BEGIN

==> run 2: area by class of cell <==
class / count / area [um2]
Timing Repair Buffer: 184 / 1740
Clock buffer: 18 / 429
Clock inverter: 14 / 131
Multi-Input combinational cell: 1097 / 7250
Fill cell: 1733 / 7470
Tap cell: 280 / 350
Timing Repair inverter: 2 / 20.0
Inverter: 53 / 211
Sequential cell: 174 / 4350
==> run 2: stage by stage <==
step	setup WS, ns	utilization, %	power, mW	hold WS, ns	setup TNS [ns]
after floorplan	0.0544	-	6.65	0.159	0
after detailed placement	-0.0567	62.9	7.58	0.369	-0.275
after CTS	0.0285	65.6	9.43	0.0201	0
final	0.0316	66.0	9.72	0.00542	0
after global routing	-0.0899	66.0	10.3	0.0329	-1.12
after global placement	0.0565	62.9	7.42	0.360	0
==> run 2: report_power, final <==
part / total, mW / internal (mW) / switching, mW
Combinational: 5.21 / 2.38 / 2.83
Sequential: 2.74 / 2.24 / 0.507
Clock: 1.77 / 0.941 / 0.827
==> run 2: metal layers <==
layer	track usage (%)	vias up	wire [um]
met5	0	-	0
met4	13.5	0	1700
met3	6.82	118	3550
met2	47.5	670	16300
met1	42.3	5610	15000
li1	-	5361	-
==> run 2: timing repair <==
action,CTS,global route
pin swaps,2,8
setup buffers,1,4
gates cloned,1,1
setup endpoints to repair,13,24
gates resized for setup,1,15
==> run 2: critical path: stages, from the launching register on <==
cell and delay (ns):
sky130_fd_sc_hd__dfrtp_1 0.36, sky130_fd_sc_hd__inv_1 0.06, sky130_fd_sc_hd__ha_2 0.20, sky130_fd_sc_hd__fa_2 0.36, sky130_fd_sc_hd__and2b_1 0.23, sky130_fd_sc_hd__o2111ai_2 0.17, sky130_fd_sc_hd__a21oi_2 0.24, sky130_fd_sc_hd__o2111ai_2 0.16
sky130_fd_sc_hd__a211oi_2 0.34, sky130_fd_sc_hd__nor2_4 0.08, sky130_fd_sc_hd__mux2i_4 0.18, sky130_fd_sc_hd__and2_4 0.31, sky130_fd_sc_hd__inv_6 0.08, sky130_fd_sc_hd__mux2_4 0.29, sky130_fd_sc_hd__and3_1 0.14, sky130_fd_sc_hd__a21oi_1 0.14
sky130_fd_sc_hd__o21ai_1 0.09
`src/rtl/floor_request_dispatcher_if.sv`:
```
// Call-button / elevator-controller bundle seen by the floor request dispatcher.
// master: the dispatcher itself. slave: the environment (buttons + controller).
interface floor_request_dispatcher_if;
  logic [3:0] btn_call;
  logic [1:0] cur_floor;
  logic       door_open;
  logic [1:0] req_floor;
  logic       req_valid;
  logic [3:0] pending;
  logic       fault;

  modport master (
    input  btn_call, cur_floor, door_open,
    output req_floor, req_valid, pending, fault
  );

  modport slave (
    output btn_call, cur_floor, door_open,
    input  req_floor, req_valid, pending, fault
  );
endinterface

```
`src/rtl/floor_request_dispatcher.sv`:
```
// Floor request dispatcher: debounces 4 call buttons into latched requests and
// hands them one at a time to the elevator controller in SCAN order.
// Optional WAIT_ARRIVE watchdog enabled by defining DISPATCH_TIMEOUT_EN.

// One call-button lane: 2-FF synchronizer plus saturating debounce counter.
// press pulses for one cycle when a stable-high run reaches DEBOUNCE_CYCLES.
module floor_btn_lane #(
  parameter int DEBOUNCE_CYCLES = 16
) (
  input  logic clk,
  input  logic reset,
  input  logic btn,
  output logic press
);
  localparam int CW = $clog2(DEBOUNCE_CYCLES + 1);
  localparam logic [CW-1:0] CNT_MAX = CW'(DEBOUNCE_CYCLES);
  localparam logic [CW-1:0] CNT_ARM = CW'(DEBOUNCE_CYCLES - 1);

  logic [1:0]    sync;
  logic [CW-1:0] cnt;

  // synchronize, then count stable-high cycles; any low sample restarts the run
  always_ff @(posedge clk or negedge reset) begin
    if (!reset) begin
      sync <= '0;
      cnt  <= '0;
    end else begin
      sync <= {sync[0], btn};
      if (!sync[1])            cnt <= '0;
      else if (cnt != CNT_MAX) cnt <= cnt + 1'b1;
    end
  end

  // fires on the edge the count reaches the limit; saturation blocks re-trigger
  assign press = sync[1] && (cnt == CNT_ARM);
endmodule

module floor_request_dispatcher #(
  parameter int DEBOUNCE_CYCLES = 16,
  parameter int TIMEOUT_CYCLES  = 1024
) (
  input  logic                        clk,
  input  logic                        reset,
  floor_request_dispatcher_if.master  bus
);
  localparam int NUM_LANES = 4;

  typedef enum logic [1:0] {IDLE, DISPATCH, WAIT_ARRIVE, WAIT_CLOSE} state_t;

  state_t               state, state_nxt;
  logic [NUM_LANES-1:0] press, clr;
  logic [NUM_LANES-1:0] pending, pending_nxt;
  logic [1:0]           req_floor, req_floor_nxt;
  logic                 req_valid, req_valid_nxt;
  logic                 dir_up, dir_up_nxt;
  logic [1:0]           target;
  logic                 target_up;
  logic [NUM_LANES-1:0] above_eq, below, above, below_eq;
  logic                 arrived;

  // per-floor input conditioning
  for (genvar i = 0; i < NUM_LANES; i++) begin : g_lane
    floor_btn_lane #(.DEBOUNCE_CYCLES(DEBOUNCE_CYCLES)) u_lane (
      .clk   (clk),
      .reset (reset),
      .btn   (bus.btn_call[i]),
      .press (press[i])
    );
  end

  function automatic logic [1:0] lowest(input logic [NUM_LANES-1:0] v);
    lowest = '0;
    for (int i = NUM_LANES - 1; i >= 0; i--) if (v[i]) lowest = 2'(i);
  endfunction

  function automatic logic [1:0] highest(input logic [NUM_LANES-1:0] v);
    highest = '0;
    for (int i = 0; i < NUM_LANES; i++) if (v[i]) highest = 2'(i);
  endfunction

  // SCAN target: keep direction while requests lie ahead, otherwise reverse
  always_comb begin
    above_eq  = pending & (4'b1111 << bus.cur_floor);
    below     = pending & ~above_eq;
    above     = pending & (4'b1110 << bus.cur_floor);
    below_eq  = pending & ~above;
    target    = '0;
    target_up = dir_up;
    if (dir_up) begin
      if (|above_eq) target = lowest(above_eq);
      else begin
        target_up = 1'b0;
        target    = highest(below);
      end
    end else begin
      if (|below_eq) target = highest(below_eq);
      else begin
        target_up = 1'b1;
        target    = lowest(above);
      end
    end
  end

  assign arrived = (bus.cur_floor == req_floor) && bus.door_open;

`ifdef DISPATCH_TIMEOUT_EN
  localparam int TW = $clog2(TIMEOUT_CYCLES + 1);
  logic [TW-1:0] wait_cnt;
  logic          timed_out;
  logic          fault, fault_nxt;

  // cycles spent in WAIT_ARRIVE; zero on every entry
  always_ff @(posedge clk or negedge reset) begin
    if (!reset)                    wait_cnt <= '0;
    else if (state != WAIT_ARRIVE) wait_cnt <= '0;
    else                           wait_cnt <= wait_cnt + 1'b1;
  end

  assign timed_out = (state == WAIT_ARRIVE) && (wait_cnt == TW'(TIMEOUT_CYCLES - 1));
`endif

  // next state, request register updates and pending retirement
  always_comb begin
    state_nxt     = state;
    req_floor_nxt = req_floor;
    req_valid_nxt = req_valid;
    dir_up_nxt    = dir_up;
    clr           = '0;
`ifdef DISPATCH_TIMEOUT_EN
    fault_nxt     = 1'b0;
`endif
    case (state)
      IDLE:        if (|pending) state_nxt = DISPATCH;
      DISPATCH: begin
        req_floor_nxt = target;
        dir_up_nxt    = target_up;
        req_valid_nxt = 1'b1;
        state_nxt     = WAIT_ARRIVE;
      end
      WAIT_ARRIVE: begin
        // arrival beats a coincident timeout: the request was served
        if (arrived) begin
          clr[req_floor] = 1'b1;
          req_valid_nxt  = 1'b0;
          state_nxt      = WAIT_CLOSE;
        end
`ifdef DISPATCH_TIMEOUT_EN
        else if (timed_out) begin
          clr[req_floor] = 1'b1;
          req_valid_nxt  = 1'b0;
          fault_nxt      = 1'b1;
          state_nxt      = IDLE;
        end
`endif
      end
      WAIT_CLOSE:  if (!bus.door_open) state_nxt = IDLE;
      default:     state_nxt = IDLE;
    endcase
    // a press landing on the retire cycle is dropped
    pending_nxt = (pending | press) & ~clr;
  end

  // registered state and outputs
  always_ff @(posedge clk or negedge reset) begin
    if (!reset) begin
      state     <= IDLE;
      pending   <= '0;
      req_floor <= '0;
      req_valid <= 1'b0;
      dir_up    <= 1'b1;
    end else begin
      state     <= state_nxt;
      pending   <= pending_nxt;
      req_floor <= req_floor_nxt;
      req_valid <= req_valid_nxt;
      dir_up    <= dir_up_nxt;
    end
  end

`ifdef DISPATCH_TIMEOUT_EN
  // one-cycle watchdog pulse
  always_ff @(posedge clk or negedge reset) begin
    if (!reset) fault <= 1'b0;
    else        fault <= fault_nxt;
  end
  assign bus.fault = fault;
`else
  logic unused_timeout;
  assign unused_timeout = ^TIMEOUT_CYCLES;
  assign bus.fault      = 1'b0;
`endif

  assign bus.pending   = pending;
  assign bus.req_floor = req_floor;
  assign bus.req_valid = req_valid;
endmodule
```
`src/flat_wrapper.sv`:
```
// flat-port wrapper written by rule: the top's interface ports become plain ports
module floor_request_dispatcher_flat 
#(
  parameter int DEBOUNCE_CYCLES = 16,
  parameter int TIMEOUT_CYCLES  = 1024
)
  (clk, reset, bus_btn_call, bus_cur_floor, bus_door_open, bus_req_floor, bus_req_valid, bus_pending, bus_fault);
  floor_request_dispatcher_if bus_i ();
  input  logic clk;
  input  logic reset;
  input wire logic [$bits(bus_i.btn_call)-1:0] bus_btn_call;
  input wire logic [$bits(bus_i.cur_floor)-1:0] bus_cur_floor;
  input wire logic [$bits(bus_i.door_open)-1:0] bus_door_open;
  output wire logic [$bits(bus_i.req_floor)-1:0] bus_req_floor;
  output wire logic [$bits(bus_i.req_valid)-1:0] bus_req_valid;
  output wire logic [$bits(bus_i.pending)-1:0] bus_pending;
  output wire logic [$bits(bus_i.fault)-1:0] bus_fault;
  assign bus_i.btn_call = bus_btn_call;
  assign bus_i.cur_floor = bus_cur_floor;
  assign bus_i.door_open = bus_door_open;
  assign bus_req_floor = bus_i.req_floor;
  assign bus_req_valid = bus_i.req_valid;
  assign bus_pending = bus_i.pending;
  assign bus_fault = bus_i.fault;
  floor_request_dispatcher #(.DEBOUNCE_CYCLES(DEBOUNCE_CYCLES), .TIMEOUT_CYCLES(TIMEOUT_CYCLES)) u_core (.clk(clk), .reset(reset), .bus(bus_i));
endmodule
```
`config.mk`:
```
export PLATFORM = sky130hd
export DESIGN_NAME = floor_request_dispatcher_flat
export DESIGN_NICKNAME = d
export VERILOG_FILES = /design/src/rtl/floor_request_dispatcher_if.sv /design/src/rtl/floor_request_dispatcher.sv /design/src/flat_wrapper.sv
export SDC_FILE = /design/constraint.sdc
export NUM_CORES = 1
export LEC_CHECK = 0
export ABC_AREA = 0
export CAP_MARGIN = 25
export CORE_ASPECT_RATIO = 1.1
export CORE_MARGIN = 4
export CORE_UTILIZATION = 61
export CTS_CLUSTER_SIZE = 40
export DETAILED_ROUTE_END_ITERATION = 10
export MAX_ROUTING_LAYER = met4
export PLACE_DENSITY = 0.84
export SLEW_MARGIN = 20
export SYNTH_ARGS = -nofsm -noshare
export SYNTH_HDL_FRONTEND = slang
export SYNTH_SLANG_ARGS = --single-unit
```
`constraint.sdc`:
```
create_clock -name clk -period 3.7 [get_ports clk]
set_clock_uncertainty 0.1 [all_clocks]
set_input_delay 0.555 -clock clk [delete_from_list [all_inputs] [get_ports clk]]
set_output_delay 0.555 -clock clk [all_outputs]
set_load 0.01 [all_outputs]
```
==> results of run 1 <==
## cell usage after synthesis (all sizes together) (2+ instances only)
library cell | number | area, um2
a2bb2oi | 2 | 17.5
nand3 | 6 | 30.0
and2 | 5 | 31.3
xor2 | 4 | 35.0
nor4b | 3 | 26.3
nand2b | 2 | 12.5
and3 | 11 | 70.1
inv | 19 | 71.3
a21oi | 7 | 38.8
nand2 | 15 | 56.3
ha | 16 | 200
a21boi | 7 | 52.6
a311oi | 2 | 17.5
a31oi | 4 | 25.0
or4b | 3 | 41.3
dfrtp | 37 | 926
nor2b | 3 | 18.8
o21ai | 2 | 10.0
nor2 | 7 | 26.3
buf | 4 | 31.3
xnor2 | 7 | 61.3
## through the flow
stage / instances / area [um2] / util / hold WS [ps] / total power (W)
after global routing: 231 / 2120 / 0.702 / 251 / 0.00124
after floorplan: 178 / 1920 / - / 159 / 0.000816
after CTS: 231 / 2120 / 0.702 / 212 / 0.00116
final: 231 / 2120 / 0.702 / 191 / 0.00115
after detailed placement: 223 / 2070 / 0.686 / 236 / 0.000964
after global placement: 223 / 2070 / 0.686 / 235 / 0.000945
## final cells by class
class | instances | share of cell area
clock buffers | 8 | 0.0230
repair buffers | 15 | 0.0684
inverters | 19 | 0.0336
multi-input cells | 117 | 0.406
well taps | 34 | 0.0200
flip-flops and latches | 38 | 0.449
## per-layer routing
layer,vias to the layer above,part of all wire,global-route usage
met5,-,0,-
met4,0,0.017,0.0743
met3,5,0.042,0.0601
met2,24,0.51,0.324
met1,632,0.43,0.232
li1,644,-,-
## cell families (layout without fill, tap and decap cells)
family | Yosys count | in the layout | share of synthesized area
other | 1 | 1 | 0.00196
buffers and inverters | 23 | 42 | 0.0535
XOR/XNOR | 11 | 11 | 0.0503
adder cells (fa/ha/maj) | 16 | 16 | 0.104
flip-flops | 38 | 38 | 0.497
multiplexers | 2 | 2 | 0.0111
AO/OA/AOI/OAI | 31 | 31 | 0.115
AND/OR/NAND/NOR | 56 | 56 | 0.167
## path summary, 6_finish.rpt
| kind | slack [ps] | start | endpoint |
|---|---|---|---|
| max | 1580 | u_core.bus.pending[3] | bus_pending[3] |
| min reg2reg | 250 | u_core.g_lane[1].u_lane.sync[0] | u_core.g_lane[1].u_lane.sync[1] |
| max in group asynchronous | 2790 | reset | u_core.g_lane[1].u_lane.cnt[3] |
| max reg2reg | 2090 | u_core.state[0] | u_core.state[1] |
| min in group clk | 250 | u_core.g_lane[1].u_lane.sync[0] | u_core.g_lane[1].u_lane.sync[1] |
| min | 190 | reset | u_core.g_lane[0].u_lane.sync[1] |
## sequential cells by signal, indices dropped and copies added, names as in the netlist
name,flops
u_core.bus.pending,4
u_core.bus.req_floor,2
u_core.bus.req_valid,1
u_core.dir_up,1
u_core.g_lane.u_lane.cnt,20
u_core.g_lane.u_lane.sync,8
u_core.state,2
## power breakdown
| group | internal, W | total [W] | switching [W] |
|---|---|---|---|
| Clock | 0.0000757 | 0.000197 | 0.000121 |
| Combinational | 0.000195 | 0.000361 | 0.000165 |
| Sequential | 0.000488 | 0.000594 | 0.000106 |
## placed cells by master, fill, tap and decap left out, types with 3 or more instances in the layout
cell type	synthesis	layout
or4b_4	3	3
clkbuf_4	0	5
xnor2_1	7	7
nor2_1	7	7
xor2_1	4	4
clkbuf_1	0	3
dfrtp_1	37	37
and2_1	5	5
inv_1	19	19
ha_1	16	16
a31oi_1	4	4
and3_1	10	10
a21oi_1	6	6
nand3_1	6	6
a21boi_0	7	7
clkdlybuf4s50_1	0	14
nor2b_1	3	3
nand2_1	15	15
nor4b_1	3	3
==> impl_results.md, run 1 <==
- Worst setup SP type: register
- Std-Cell Rows: 21
- Die H: 66.8 um
- Max-cap violations: 0
- Sequential-to-total area share from yosys stat: 0.497
- Register area: 952 um2
- CTS HTree Levels: 2
- Synth cell types: 37
- Remaining antenna violation count after routing: 0
- Crit path max-delay family: buffers and inverters
- Area growth from synthesis to layout: 10.7%
- Status: completed
- Core area: roughly 3000 um2
- CP Cell Sequence: clkdlybuf4s50_1
- Worst-Margin Slew: 806 ps
- Worst path bufs/invs: 1
- Worst Hold Class: input pin to async pin
- FFs w/ async S/R, synth: 1.00
- Crit Path Category: register to output pin
- Final setup fails: 0
- Routed len/inst: roughly 14 um
- Number of global-route vias before repair: 1400
- #FFs+latches synth: 38
- Grt ovf: 0
- CTS sink cnt: 38
- Multi-input logic area: 862 um2
- Ant. Diodes: 0
- Worst EP arrival: 1470 ps
- First-pass GRT wire length: 5880 um
- Critical path depth: 1
- Max clock buf depth: 2
- Initial antenna violation count: 0
- DRC Markers: 0
- Clk_lat worst skew: about 340 ps
- Crit. End Element: output pin
- Filler cell count: 228
- Aggregate global-route resource usage: 0.200
- CTS tree: done
- Total wire length: 3220 um
- CTS root buf: clkbuf_4
- CP max FO: 9
- # hold bufs at CTS: 0
- Lkg Pwr: 1.01 nW
- Die footprint: 4100 um2
- Post-Synthesis Cell Area: 1920 um2
- CTS Buf Count: 5
- Final hold vios: 0
- Avg Inst Size Synth: 10.8 um2
- Req. time, crit path: roughly 3000 ps
- Initial drt markers: 35
- Period utilization: 0.574
- Layout cells sized above 1: 0.0660
- Placement Setup Slack: around 1500 ps
- Reg2reg path depth: 5
- DIE WIDTH: 61.5 um
- Syn. warnings: 0
- Syn Nets: roughly 200
- Max Clk Rate: 471 MHz
- Max rail drop VDD: 0.423 mV
- Final min period: 2120 ps
- PnR worst setup slack: 1580 ps
- Main flop type after synthesis: dfrtp_1
- Post-Syn Instances: about 180
- DP Wirelength: roughly 2500 um
- Largest net degree at the start of global routing: 39
- RSZ-0062 raised after global routing: false
- Clock transition at path regs: between 100 and 150 ps
- CTS resizes: 0
- Drt first pass iters: 4
- Post-Route Setup TNS: 0 ps
- PD cells: 543 nW/um2
- Setup bufs post-CTS: 0
- Final Max Slew Viols: 0
- Initial Utilization: 0.634
- Placer Congestion: 0.881
- Num ports: 17
- Vias: 1305
- Number of flops mapped to enable cells by yosys: 0
- Crit-path max cell delay: 600 ps
- CP max-delay cell: clkdlybuf4s50_1
- Via density: roughly 5.6
- Layout net count: 221
- Worst rel slew slack: 0.463
- Input/output buffers: 15
Power figures use the tool's default switching activity.
==> run 2, diff against run 1 <==
Settings changed: CORE_UTILIZATION 61 to 51, PLACE_DENSITY 0.84 to 0.75.
Clock period 3.7 ns to 1.9 ns, I/O delays scaled along.
==> impl_results.md, run 2 (synthesis results as in run 1) <==
- CP max-delay cell: clkdlybuf4s50_1
- DRC Markers: 0
- CTS sink cnt: 38
- Reg2reg path depth: 5
- Max clock buf depth: 2
- Cell Int Power: roughly 0.0016 W
- Period utilization: 0.938
- Initial antenna violation count: 0
- Final min period: 1780 ps
- Leading cell type in the layout, fill and taps excluded: dfrtp_1
- Worst Hold Class: register to register
- Crit path max-delay family: buffers and inverters
- RSZ-0062 raised after global routing: false
- Drt first pass iters: 4
- Remaining antenna violation count after routing: 0
- FF-to-FF setup slack: 270 ps
- Final hold vios: 0
- Via density: around 5.3
- Die H: 72.3 um
- DIE WIDTH: 66.5 um
- Most flops, register: u_core.g_lane.u_lane.cnt
- R2r startpoint: u_core.state[0]
- CTS HTree Levels: 2
- CP Cell Sequence: clkdlybuf4s50_1
- Final setup fails: 0
- Layout net count: 225
- Worst EP arrival: 1400 ps
- First-pass GRT wire length: 6050 um
- PD cells: approximately 1100 nW/um2
- Worst setup SP type: register
- Std-Cell Rows: 23
- Num ports: 17
- Worst path bufs/invs: 1
- Grt ovf: 0
- Placed Cells: 242
- Status: completed
- Crit-path max cell delay: approximately 600 ps
- Core area: 3630 um2
- Largest net degree at the start of global routing: 39
- CTS Buf Count: 5
- CTS resizes: 0
- Min-delay src: u_core.g_lane[0].u_lane.sync[0]
- Initial Utilization: 0.529
- Clk_lat worst skew: 280 ps
- Aggregate global-route resource usage: 0.170
- NetSw: 0.000825 W
- Post-Route Setup TNS: 0 ps
- Number of flip-flops under the largest register name: 20
- Final Max Slew Viols: 0
- Routed len/inst: 13.6 um
- Switching share of power: 0.336
- Layout cells sized above 1: 0.0945
- Input/output buffers: 15
- Clock transition at path regs: approximately 70 ps
- RR Endpoint: u_core.state[1]
- Max Clk Rate: 561 MHz
- Placer Congestion: about 0.83
- Crit Path Category: register to output pin
- Setup bufs post-CTS: 0
- Req. time, crit path: about 1500 ps
- Biggest regs: u_core.g_lane.u_lane.cnt x20, u_core.g_lane.u_lane.sync x8, u_core.bus.pending x4
- Hold path endpoint: u_core.g_lane[0].u_lane.sync[1]
- CTS tree: done
- Vias: 1335
- Clock power share: 0.233
- CP max FO: 9
- Commonest cells after routing, fill and taps aside: dfrtp_1 (37), inv_1 (19), ha_1 (16)
- Max-cap violations: 0
- Power share of the combinational group: 0.295
- Number of global-route vias before repair: approximately 1400
- Total wire length: 3430 um
- CTS root buf: clkbuf_8
- Ant. Diodes: 0
- Crit. End Element: output pin
- Lkg Pwr: ~1.0 nW
- Seq pwr share: 0.473
- Final Non-Filler Cells: between 200 and 300
- Area growth from synthesis to layout: 15.9%
- Initial drt markers: 94
- Max rail drop VDD: 1.01 mV
- Hold depth: 0
- DP Wirelength: 2620 um
- Die footprint: 4800 um2
## run 2: final cells by class
cell class                      instances  area [um2]
Tap cell                               50        62.6
Clock inverter                          2        12.5
Multi-Input combinational cell        117         862
Inverter                               19        71.3
Clock buffer                            6        82.6
Sequential cell                        38         952
Timing Repair Buffer                   19         178
Fill cell                             310        1410
## run 2: worst max path at each step
stage | end | cells past startpoint | startpoint | slack, ps
2_1_floorplan | u_core.state[1] | 5 | u_core.state[0] | 380
3_3_place_gp | u_core.state[1] | 5 | bus_cur_floor[0] | 110
3_5_place_dp | u_core.state[1] | 5 | bus_cur_floor[0] | 90
4_1_cts | bus_pending[3] | 1 | u_core.bus.pending[3] | 100
5_1_grt | bus_pending[3] | 1 | u_core.bus.pending[3] | 50
6_report | bus_pending[3] | 1 | u_core.bus.pending[3] | 120
## run 2: stage by stage
| stage | setup slack, ps | hold slack, ps | total power [W] | area (um2) | utilization |
|---|---|---|---|---|---|
| 3_5_place_dp | 89.5 | 239 | 0.00190 | 2120 | 0.584 |
| 5_1_grt | 53.6 | 265 | 0.00262 | 2220 | 0.612 |
| 4_1_cts | 104 | 258 | 0.00248 | 2220 | 0.612 |
| 6_report | 117 | 256 | 0.00246 | 2220 | 0.612 |
| 2_1_floorplan | 380 | -111 | 0.00159 | 1920 | - |
| 3_3_place_gp | 105 | 235 | 0.00186 | 2120 | 0.584 |
## run 2: power by group through the flow
| stage | clock (W) | sequential [W] | combinational, W |
|---|---|---|---|
| after floorplan | 0 | 0.00113 | 0.000456 |
| final | 0.000571 | 0.00116 | 0.000724 |
| after global placement | 0 | 0.00117 | 0.000688 |
| after detailed placement | 0 | 0.00118 | 0.000724 |
| after global routing | 0.000623 | 0.00119 | 0.000806 |
| after CTS | 0.000588 | 0.00116 | 0.000729 |
## run 2: worst reg2reg max path: cells and delay by family (launching register included)
family,cells,cell delay [ps]
buffers and inverters,1,80
multiplexers,1,340
flip-flops,1,400
adder cells (fa/ha/maj),1,220
AO/OA/AOI/OAI,2,380
## run 2: timing repair
action                                 in CTS  in global routing
setup endpoints to repair                   0                  0
hold buffers                                1                  0
endpoints found under the hold margin      37                  0
## run 2: per-layer routing
layer / GRT usage / share of wire
met4: 0.0406 / 0.015
met1: 0.203 / 0.42
met3: 0.0480 / 0.038
met2: 0.286 / 0.52
met5: - / 0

END

## [The problem]
Reproduce exactly the lines that run from the start of the records to the line with "cell and delay", both included.

## [Response to the task]
==> run 2: area by class of cell <==
class / count / area [um2]
Timing Repair Buffer: 184 / 1740
Clock buffer: 18 / 429
Clock inverter: 14 / 131
Multi-Input combinational cell: 1097 / 7250
Fill cell: 1733 / 7470
Tap cell: 280 / 350
Timing Repair inverter: 2 / 20.0
Inverter: 53 / 211
Sequential cell: 174 / 4350
==> run 2: stage by stage <==
step	setup WS, ns	utilization, %	power, mW	hold WS, ns	setup TNS [ns]
after floorplan	0.0544	-	6.65	0.159	0
after detailed placement	-0.0567	62.9	7.58	0.369	-0.275
after CTS	0.0285	65.6	9.43	0.0201	0
final	0.0316	66.0	9.72	0.00542	0
after global routing	-0.0899	66.0	10.3	0.0329	-1.12
after global placement	0.0565	62.9	7.42	0.360	0
==> run 2: report_power, final <==
part / total, mW / internal (mW) / switching, mW
Combinational: 5.21 / 2.38 / 2.83
Sequential: 2.74 / 2.24 / 0.507
Clock: 1.77 / 0.941 / 0.827
==> run 2: metal layers <==
layer	track usage (%)	vias up	wire [um]
met5	0	-	0
met4	13.5	0	1700
met3	6.82	118	3550
met2	47.5	670	16300
met1	42.3	5610	15000
li1	-	5361	-
==> run 2: timing repair <==
action,CTS,global route
pin swaps,2,8
setup buffers,1,4
gates cloned,1,1
setup endpoints to repair,13,24
gates resized for setup,1,15
==> run 2: critical path: stages, from the launching register on <==
cell and delay (ns):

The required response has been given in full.